### Requirement
Below are some entries. Copy each line in them that holds "endpoints".

### Dataset excerpts
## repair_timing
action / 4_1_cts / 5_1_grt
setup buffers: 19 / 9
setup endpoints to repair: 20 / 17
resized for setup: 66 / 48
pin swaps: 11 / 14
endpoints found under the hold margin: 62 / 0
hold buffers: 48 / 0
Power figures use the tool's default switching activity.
`config.mk`:
```
export PLATFORM = sky130hd
export DESIGN_NAME = mac_row
export DESIGN_NICKNAME = d
export VERILOG_FILES = /design/src/rtl/mac_row_pkg.sv /design/src/rtl/row_issue.sv /design/src/rtl/row_mul_stage.sv /design/src/rtl/row_acc_stage.sv /design/src/rtl/mac_row.sv
export SDC_FILE = /design/constraint.sdc
export NUM_CORES = 2
export LEC_CHECK = 0
export BUFFER_PORTS_ARGS = -buffer_cell sky130_fd_sc_hd__buf_2
export CORE_ASPECT_RATIO = 2
export CORE_MARGIN = 5
export CORE_UTILIZATION = 45
export CTS_CLUSTER_SIZE = 28
export DETAILED_ROUTE_END_ITERATION = 8
export SYNTH_ARGS = -nofsm -noshare
export SYNTH_HDL_FRONTEND = slang
export SYNTH_SLANG_ARGS = --single-unit
```
`constraint.sdc`:
```
create_clock -name clk -period 10.5 [get_ports clk]
set_clock_uncertainty 0.15 [all_clocks]
set_input_delay 1.575 -clock clk [delete_from_list [all_inputs] [get_ports clk]]
set_output_delay 1.575 -clock clk [all_outputs]
set_load 0.005 [all_outputs]
```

### Answer area
setup endpoints to repair: 20 / 17
endpoints found under the hold margin: 62 / 0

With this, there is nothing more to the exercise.